*Your objective:*
Once the line containing "buffers and inverters" is found in the listing below, return it and each line after it through the last, exactly as given.
[Opening Provided material section]
`./run.sh`:
```
#!/bin/bash
# OpenROAD 26Q1-2900-gdf79404cd8, Yosys 0.63+post, stock flow scripts
make -C /OpenROAD-flow-scripts/flow DESIGN_CONFIG=/design/flow/config.mk WORK_HOME=/design/flow/orfs finish
```
`./config.mk`:
```
export PLATFORM = sky130hd
export DESIGN_NAME = dmx_brg
export DESIGN_NICKNAME = dmx_brg
export VERILOG_FILES = /design/flow/design.v
export SDC_FILE = /design/flow/constraint.sdc
export NUM_CORES = 4
export LEC_CHECK = 1
export CORE_AREA = 10 10 70 70
export DIE_AREA = 0 0 80 80
```
`./constraint.sdc`:
```
current_design dmx_brg

set clk_period 1.3
set clk_io_pct 0.2

create_clock -name clk0 -period $clk_period [get_ports {clk}]

set non_clock_inputs [all_inputs -no_clocks]
set_input_delay [expr $clk_period * $clk_io_pct] -clock clk0 $non_clock_inputs
set_output_delay [expr $clk_period * $clk_io_pct] -clock clk0 [all_outputs]
```
`./design.v`:
```
module dmx_brg
(
	input	wire			rst_n,
	input	wire			clk,
	output	reg				baudEn
);
parameter DIVISOR = 4;
reg [7:0] baudCount;
always @ (posedge clk or negedge rst_n)
begin
    if (!rst_n)
    begin
        baudCount <= 0;
        baudEn <= 0;
    end
    else
    begin
        if (baudCount == DIVISOR)
        begin
            baudCount <= 0;
            baudEn <= 1;
        end
        else
        begin
            baudCount <= baudCount + 1;
            baudEn <= 0;
        end
    end
end
endmodule
```
==> summary.log <==
INFO  run_status     outcome=complete, no violations
INFO  final_timing   slew_headroom=73.2%
INFO  clock_network  clk_latency=0.26ns
INFO  worst_setup_path path_class=reg2reg
INFO  clock_network  clock_tree_sinks=9
INFO  power_and_ir_drop power_leakage=0.000233uW
INFO  detailed_routing detail_route.wirelength=594um
INFO  power_and_ir_drop cell_internal_power=401uW
INFO  clock_network  cts_bufs_inserted=3
INFO  global_route   grt_antenna_before_repair=0
INFO  clock_network  cts.hold.buffers_added=0
INFO  clock_network  tritoncts=yes
INFO  worst_setup_path crit_arrival=1.34ns
INFO  placement      placedCellCount=82
INFO  synthesis      ys_cells=32
INFO  detailed_routing num_antenna_cells=0
INFO  synthesis      synth.ff_latch_count=9
INFO  worst_setup_path crit_fanout=5
INFO  final_timing   setup_total_neg_slack=0ns
INFO  die            floorplan.die.height=80um
INFO  final_layout   flow.area_growth_from_synthesis=29.6%
INFO  detailed_routing postRouteAntennaNets=0
INFO  die            floorplan.die_area=0.00640mm2
INFO  die            die.size.x=80um
INFO  final_layout   nFillCells=389
INFO  synthesis      per_instance_average_area_after_synthesis=12.4um2
INFO  clock_network  cts_setup_buffers=0
INFO  final_timing   achievable-frequency=829MHz
INFO  run            max_cap_viol_count=0
INFO  die            core_area=0.00342mm2
INFO  power_and_ir_drop clockPowerShare=42.4%
INFO  die            floorplan.initialDensity=11.6%
INFO  detailed_routing detailroute.via_count=246
INFO  die            placementRows=21
INFO  power_and_ir_drop power_switching=99.1uW
INFO  detailed_routing route.detailed.drc=0
INFO  hold_path      worst_hold_path_type=in2async
INFO  final_timing   report.final.hold_viol_count=0
INFO  synthesis      yosysUniqueCellTypes=11
INFO  final_timing   worst-slew-pin-transition=0.400ns
INFO  final_layout   post_layout_nonfiller_instances=86
INFO  run            number_of_warning_messages_in_the_logs=27
INFO  final_timing   report.final.slew_viol_count=0
INFO  global_route   overflow=0
INFO  detailed_routing dr.pass1.iters=2
INFO  power_and_ir_drop combPwrFrac=1.6%
INFO  worst_setup_path worst-endpoint-required=1.43ns
INFO  placement      hpwl=458um
INFO  global_route   maximum_number_of_pins_on_one_net_before_global_route_repair=10
INFO  power_and_ir_drop share_seq_of_total_power=56.0%
INFO  global_route   track_usage=1.89%
INFO  power_and_ir_drop netSwitchingFraction=19.8%
INFO  placement      finalWeightedCongestion=0.819
INFO  worst_setup_path worst_setup_path_start_kind=flip-flop
INFO  clock_network  cts_root_buffer=sky130_fd_sc_hd__clkbuf_4
INFO  global_route   first_pass_grt_wire_length=1.00mm
INFO  final_timing   finalWorstPathRequiredPeriod=1.21ns
INFO  final_timing   post-route-period-util=92.7%
INFO  synthesis      synthCells=32
INFO  final_layout   final_layout_top_logic_cell=sky130_fd_sc_hd__dfrtp_1
INFO  synthesis      synth.yosys.chip_area=398um2
INFO  worst_setup_path critical_path.endpoint_type=flip-flop
INFO  clock_network  deepest_clock_path_buffer_count=2
INFO  placement      io_buffer_count=2
INFO  detailed_routing routed_wire_length_per_instance=6.91um
INFO  clock_network  ctsHtreeMaxLevel=1
INFO  detailed_routing drt_iter0_markers=21
INFO  final_layout   final_layout_top_logic_cells=sky130_fd_sc_hd__dfrtp_1, sky130_fd_sc_hd__nand3_1, sky130_fd_sc_hd__xnor2_1, sky130_fd_sc_hd__nor2_1, sky130_fd_sc_hd__clkbuf_4
INFO  final_timing   setup_slack=0.0944ns
INFO  worst_setup_path reg2reg_setup_slack=0.09ns
INFO  final_timing   worst_hold_slack=0.291ns
INFO  placement      place_worst_setup_slack=0.0911ns
INFO  synthesis      ys_seq_share=56.6%
INFO  power_and_ir_drop power-per-cell-area=970mW/mm2
INFO  synthesis      yosysWarningCount=1
INFO  die            pin_count=3
INFO  final_timing   setup_viol=0
INFO  final_timing   rsz_0062_raised_after_global_routing=true
INFO  clock_network  worst_setup_hold_path_clk_slew=0.06ns
INFO  power_and_ir_drop vdd_drop_max=0.303mV
INFO  final_layout   layout-drive-gt1-share=17.5%
INFO  global_route   grt_pass1_vias=228
INFO  detailed_routing vias_per_cell=2.86
INFO  final_timing   fin_skew=0.00631ns
INFO  synthesis      syn_area=398um2
[metal layers]
| metal | up-vias | global-route usage [%] | part of all wire (%) |
|---|---|---|---|
| met2 | 6 | 2.65 | 42 |
| met5 | - | 0 | 0 |
| li1 | 124 | - | - |
| met3 | 2 | 0.909 | 7.9 |
| met1 | 114 | 2.52 | 47 |
| met4 | 0 | 0.528 | 3.2 |
[layout make-up]
class | instances | area, um2 | area share, %
flip-flops and latches | 9 | 225 | 43.7
multi-input cells | 21 | 165 | 32.0
well taps | 46 | 57.6 | 11.2
repair buffers | 4 | 33.8 | 6.55
clock buffers | 4 | 26.3 | 5.10
inverters | 2 | 7.51 | 1.46
[flip-flops by register name, summed over array words and instances, names as in the netlist]
register and cells:
baudCount 8, baudEn 1
[power by group through the flow]
stage	clock [uW]	combinational, uW	sequential, uW
global route	230	9.39	280
finish	212	7.79	280
CTS	221	8.31	280
[path summary, 6_finish.rpt]
path                                     end  depth (start not counted)         start
worst min register to register  baudCount[7]                          1  baudCount[7]
min in group clk0               baudCount[7]                          1  baudCount[7]
worst max register to register  baudCount[2]                          5  baudCount[0]
worst min-delay path            baudCount[4]                          1         rst_n
worst max-delay path            baudCount[2]                          5  baudCount[0]
max in group asynchronous       baudCount[5]                          1         rst_n
[synth_stat cells]
master	number	area share (%)
sky130_fd_sc_hd__dfrtp_1	9	57
sky130_fd_sc_hd__nand3_1	5	6.3
sky130_fd_sc_hd__xnor2_1	5	11
sky130_fd_sc_hd__nor2_1	3	2.8
sky130_fd_sc_hd__and3_1	2	3.1
sky130_fd_sc_hd__ha_1	2	6.3
sky130_fd_sc_hd__inv_1	2	1.9
sky130_fd_sc_hd__nand4bb_1	1	2.8
sky130_fd_sc_hd__nor2b_1	1	1.6
sky130_fd_sc_hd__nor4_4	1	5.3
sky130_fd_sc_hd__xor2_1	1	2.2
[critical path, stage by stage (launching register included)]
cell                        delay (ns)
sky130_fd_sc_hd__dfrtp_1          0.38
sky130_fd_sc_hd__inv_2            0.05
sky130_fd_sc_hd__ha_1             0.14
sky130_fd_sc_hd__nand4bb_1        0.14
sky130_fd_sc_hd__nor4_4           0.27
sky130_fd_sc_hd__nor2_1           0.09
[per-stage QoR]
step	area [um2]	utilization [%]	power (uW)
after floorplan	398	-	285
after global placement	490	14.4	293
after detailed placement	490	14.4	294
after CTS	515	15.1	509
after global routing	515	15.1	519
final	515	15.1	500
[logic make-up after synthesis]
group                      synth area share (%)
xor gates and xnor gates                   13.2
buffers and inverters                      1.89
adders and majority gates                  6.29
DFF                                        56.6
and+or+nand+nor                            22.0
[repair_timing]
| item | 4_1_cts | 5_1_grt |
|---|---|---|
| resized | 1 | 1 |
| pin swaps | 0 | 1 |
| endpoints found under the setup margin | 1 | 4 |
Power and IR drop assume default switching activity.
[Closing Provided material section]
*Reply:*
buffers and inverters                      1.89
adders and majority gates                  6.29
DFF                                        56.6
and+or+nand+nor                            22.0
[repair_timing]
| item | 4_1_cts | 5_1_grt |
|---|---|---|
| resized | 1 | 1 |
| pin swaps | 0 | 1 |
| endpoints found under the setup margin | 1 | 4 |
Power and IR drop assume default switching activity.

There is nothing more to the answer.